(Source material Opens)

This is an optimization exercise on Yosys and OpenROAD, whose aim is small area and a short achievable clock period, not a production implementation.
In this exercise RTL edits were held to simulation tests only and were not proved equivalent to the original.

ember:
## saturation_multi
module saturation_multi (
    input  logic          clock,
    input  logic          reset,
    input  logic          in_valid,
    input  logic [127:0]  u,
    input  logic          lim_load,
    input  logic [31:0]   lim_upper,
    input  logic [31:0]   lim_lower,
    input  logic          cnt_clear,
    output logic          out_valid,
    output logic [127:0]  u_sat,
    output logic [131:0]  u_dz,
    output logic [3:0]    sat_hi,
    output logic [3:0]    sat_lo,
    output logic [63:0]   sat_cnt,
    output logic          lim_err,
    output logic [3:0]    rate_act
);
    logic          v1;
    logic [127:0]  u1;
    logic [3:0]    gt1, lt1;
    logic          ld_ok_d;             
    logic [31:0]   rq_hi, rq_lo;        
    logic [31:0]   lim_hi, lim_lo;      
    logic [31:0]   cur_hi, cur_lo;      
    logic          req_bad, ld_ok;
    logic [3:0]    gt_c, lt_c;
    assign cur_hi = ld_ok_d ? rq_hi : lim_hi;
    assign cur_lo = ld_ok_d ? rq_lo : lim_lo;
    sm_in u_in (.u(u), .cur_hi(cur_hi), .cur_lo(cur_lo), .gt(gt_c), .lt(lt_c));
    sm_req u_req (.req_hi(lim_upper), .req_lo(lim_lower), .req_bad(req_bad));
    assign ld_ok = lim_load && !req_bad;
    always_ff @(posedge clock) begin
        u1    <= u;
        gt1   <= gt_c;
        lt1   <= lt_c;
        rq_hi <= lim_upper;
        rq_lo <= lim_lower;
    end
    always_ff @(posedge clock or posedge reset) begin
        if (reset) begin
            v1        <= 1'b0;
            out_valid <= 1'b0;
            ld_ok_d   <= 1'b0;
            lim_hi    <= 32'd100;
            lim_lo    <= 32'd0;
            lim_err   <= 1'b0;
        end else begin
            v1        <= in_valid;
            out_valid <= v1;
            ld_ok_d   <= ld_ok;
            lim_hi    <= cur_hi;
            lim_lo    <= cur_lo;
            if (lim_load)
  ...
clock: 18.0 ns
lec_check: 0
cap_margin: 20
core_margin: 2
core_utilization: 55
cts_buf_list: sky130_fd_sc_hd__clkbuf_4 sky130_fd_sc_hd__clkbuf_8
slew_margin: 20
synth_hierarchical: 1
standard.sh (not shown) runs the stock make flow with config.mk's settings and CLKGATE_MAP_FILE= SYNTH_SCRIPT=/design/flow/synth_recipe.tcl, a recipe that flattens the netlist after the stock synthesis.
==> flow/flow/run.sh <==
#!/bin/bash
# Standard layout with these changes: adders are mapped Brent-Kung (no
# Kogge-Stone extra map), ABC maps the logic to delay targets (input-path
# compares to tighter ones), ports are buffered with buf_1 cells, clock tree
# synthesis adds no dummy loads, and repair_timing is asked for extra setup
# slack.
set -euo pipefail
export FLOW_FLOW_DIR=$PWD/flow
{ head -n 1 synth_recipe.tcl; cat flow/abc_wrap.tcl; tail -n +2 synth_recipe.tcl; } > my_synth.tcl
bash standard.sh SYNTH_SCRIPT=$PWD/my_synth.tcl ADDER_MAP_FILE= SYNTH_OPERATIONS_ARGS=-booth \
    "BUFFER_PORTS_ARGS=-buffer_cell sky130_fd_sc_hd__buf_1" \
    "CTS_ARGS=-sink_clustering_enable -repair_clock_nets -dont_use_dummy_load -buf_list {sky130_fd_sc_hd__clkbuf_4 sky130_fd_sc_hd__clkbuf_8}" \
    SETUP_SLACK_MARGIN=11.5 finish > standard.log 2>&1
==> flow/flow/abc_core.script <==
strash
dch
map -D 3500
strash
dch
map -D 3500
topo
buffer
upsize -D 3500
dnsize -D 3500
==> flow/flow/abc_fast.script <==
strash
dch
map
topo
buffer
upsize
dnsize
==> flow/flow/abc_in.script <==
strash
dch
map -D 2500
strash
dch
map -D 2500
topo
buffer
upsize -D 2500
dnsize -D 2500
==> flow/flow/abc_wrap.tcl <==
# ABC in three passes, each to its own delay target: the limit-request
# check (module sm_req) for delay alone, the stage-1 sample compares
# (module sm_in) to a tight target, the rest of the design to a looser one.
proc abc {args} {
    set i [lsearch -exact $args -script]
    set dir $::env(FLOW_FLOW_DIR)
    yosys abc {*}[lreplace $args $i [expr {$i + 1}] -script $dir/abc_fast.script] sm_req
    yosys abc {*}[lreplace $args $i [expr {$i + 1}] -script $dir/abc_in.script] sm_in
    yosys abc {*}[lreplace $args $i [expr {$i + 1}] -script $dir/abc_core.script]
}
### ember -> onyx
==> flow/flow/run.sh <==
#!/bin/bash
set -euo pipefail
export FLOW_FLOW_DIR=$PWD/flow
{ head -n 1 synth_recipe.tcl; cat flow/abc_wrap.tcl; tail -n +2 synth_recipe.tcl; } > my_synth.tcl
ARGS=(SYNTH_SCRIPT=$PWD/my_synth.tcl ADDER_MAP_FILE= SYNTH_OPERATIONS_ARGS=-booth
      "BUFFER_PORTS_ARGS=-buffer_cell sky130_fd_sc_hd__buf_1"
      "CTS_ARGS=-sink_clustering_enable -repair_clock_nets -dont_use_dummy_load -buf_list {sky130_fd_sc_hd__clkbuf_4 sky130_fd_sc_hd__clkbuf_8}")
bash standard.sh "${ARGS[@]}" SETUP_SLACK_MARGIN=11.75 cts > standard_cts.log 2>&1
bash standard.sh "${ARGS[@]}" SETUP_SLACK_MARGIN=11 finish > standard.log 2>&1
- onyx has completed all stages; timing, DRC and antenna checks passed.
- Number of global-route vias before repair on onyx is up relative to ember.
- | worst setup slack | onyx vs ember | worse |
- Between ember and onyx, count of plain and timing-repair buffers in the layout is higher for ember, onyx comes in under that.
- Relative to ember, onyx improves first-iteration DRC count.
- In terms of clock skew, ember and onyx differ only marginally.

(Source material Closes)

Exercise objective »
The records need to be copied exactly, with no line left out.

Response to the exercise »
This is an optimization exercise on Yosys and OpenROAD, whose aim is small area and a short achievable clock period, not a production implementation.
In this exercise RTL edits were held to simulation tests only and were not proved equivalent to the original.

ember:
## saturation_multi
module saturation_multi (
    input  logic          clock,
    input  logic          reset,
    input  logic          in_valid,
    input  logic [127:0]  u,
    input  logic          lim_load,
    input  logic [31:0]   lim_upper,
    input  logic [31:0]   lim_lower,
    input  logic          cnt_clear,
    output logic          out_valid,
    output logic [127:0]  u_sat,
    output logic [131:0]  u_dz,
    output logic [3:0]    sat_hi,
    output logic [3:0]    sat_lo,
    output logic [63:0]   sat_cnt,
    output logic          lim_err,
    output logic [3:0]    rate_act
);
    logic          v1;
    logic [127:0]  u1;
    logic [3:0]    gt1, lt1;
    logic          ld_ok_d;             
    logic [31:0]   rq_hi, rq_lo;        
    logic [31:0]   lim_hi, lim_lo;      
    logic [31:0]   cur_hi, cur_lo;      
    logic          req_bad, ld_ok;
    logic [3:0]    gt_c, lt_c;
    assign cur_hi = ld_ok_d ? rq_hi : lim_hi;
    assign cur_lo = ld_ok_d ? rq_lo : lim_lo;
    sm_in u_in (.u(u), .cur_hi(cur_hi), .cur_lo(cur_lo), .gt(gt_c), .lt(lt_c));
    sm_req u_req (.req_hi(lim_upper), .req_lo(lim_lower), .req_bad(req_bad));
    assign ld_ok = lim_load && !req_bad;
    always_ff @(posedge clock) begin
        u1    <= u;
        gt1   <= gt_c;
        lt1   <= lt_c;
        rq_hi <= lim_upper;
        rq_lo <= lim_lower;
    end
    always_ff @(posedge clock or posedge reset) begin
        if (reset) begin
            v1        <= 1'b0;
            out_valid <= 1'b0;
            ld_ok_d   <= 1'b0;
            lim_hi    <= 32'd100;
            lim_lo    <= 32'd0;
            lim_err   <= 1'b0;
        end else begin
            v1        <= in_valid;
            out_valid <= v1;
            ld_ok_d   <= ld_ok;
            lim_hi    <= cur_hi;
            lim_lo    <= cur_lo;
            if (lim_load)
  ...
clock: 18.0 ns
lec_check: 0
cap_margin: 20
core_margin: 2
core_utilization: 55
cts_buf_list: sky130_fd_sc_hd__clkbuf_4 sky130_fd_sc_hd__clkbuf_8
slew_margin: 20
synth_hierarchical: 1
standard.sh (not shown) runs the stock make flow with config.mk's settings and CLKGATE_MAP_FILE= SYNTH_SCRIPT=/design/flow/synth_recipe.tcl, a recipe that flattens the netlist after the stock synthesis.
==> flow/flow/run.sh <==
#!/bin/bash
# Standard layout with these changes: adders are mapped Brent-Kung (no
# Kogge-Stone extra map), ABC maps the logic to delay targets (input-path
# compares to tighter ones), ports are buffered with buf_1 cells, clock tree
# synthesis adds no dummy loads, and repair_timing is asked for extra setup
# slack.
set -euo pipefail
export FLOW_FLOW_DIR=$PWD/flow
{ head -n 1 synth_recipe.tcl; cat flow/abc_wrap.tcl; tail -n +2 synth_recipe.tcl; } > my_synth.tcl
bash standard.sh SYNTH_SCRIPT=$PWD/my_synth.tcl ADDER_MAP_FILE= SYNTH_OPERATIONS_ARGS=-booth \
    "BUFFER_PORTS_ARGS=-buffer_cell sky130_fd_sc_hd__buf_1" \
    "CTS_ARGS=-sink_clustering_enable -repair_clock_nets -dont_use_dummy_load -buf_list {sky130_fd_sc_hd__clkbuf_4 sky130_fd_sc_hd__clkbuf_8}" \
    SETUP_SLACK_MARGIN=11.5 finish > standard.log 2>&1
==> flow/flow/abc_core.script <==
strash
dch
map -D 3500
strash
dch
map -D 3500
topo
buffer
upsize -D 3500
dnsize -D 3500
==> flow/flow/abc_fast.script <==
strash
dch
map
topo
buffer
upsize
dnsize
==> flow/flow/abc_in.script <==
strash
dch
map -D 2500
strash
dch
map -D 2500
topo
buffer
upsize -D 2500
dnsize -D 2500
==> flow/flow/abc_wrap.tcl <==
# ABC in three passes, each to its own delay target: the limit-request
# check (module sm_req) for delay alone, the stage-1 sample compares
# (module sm_in) to a tight target, the rest of the design to a looser one.
proc abc {args} {
    set i [lsearch -exact $args -script]
    set dir $::env(FLOW_FLOW_DIR)
    yosys abc {*}[lreplace $args $i [expr {$i + 1}] -script $dir/abc_fast.script] sm_req
    yosys abc {*}[lreplace $args $i [expr {$i + 1}] -script $dir/abc_in.script] sm_in
    yosys abc {*}[lreplace $args $i [expr {$i + 1}] -script $dir/abc_core.script]
}
### ember -> onyx
==> flow/flow/run.sh <==
#!/bin/bash
set -euo pipefail
export FLOW_FLOW_DIR=$PWD/flow
{ head -n 1 synth_recipe.tcl; cat flow/abc_wrap.tcl; tail -n +2 synth_recipe.tcl; } > my_synth.tcl
ARGS=(SYNTH_SCRIPT=$PWD/my_synth.tcl ADDER_MAP_FILE= SYNTH_OPERATIONS_ARGS=-booth
      "BUFFER_PORTS_ARGS=-buffer_cell sky130_fd_sc_hd__buf_1"
      "CTS_ARGS=-sink_clustering_enable -repair_clock_nets -dont_use_dummy_load -buf_list {sky130_fd_sc_hd__clkbuf_4 sky130_fd_sc_hd__clkbuf_8}")
bash standard.sh "${ARGS[@]}" SETUP_SLACK_MARGIN=11.75 cts > standard_cts.log 2>&1
bash standard.sh "${ARGS[@]}" SETUP_SLACK_MARGIN=11 finish > standard.log 2>&1
- onyx has completed all stages; timing, DRC and antenna checks passed.
- Number of global-route vias before repair on onyx is up relative to ember.
- | worst setup slack | onyx vs ember | worse |
- Between ember and onyx, count of plain and timing-repair buffers in the layout is higher for ember, onyx comes in under that.
- Relative to ember, onyx improves first-iteration DRC count.
- In terms of clock skew, ember and onyx differ only marginally.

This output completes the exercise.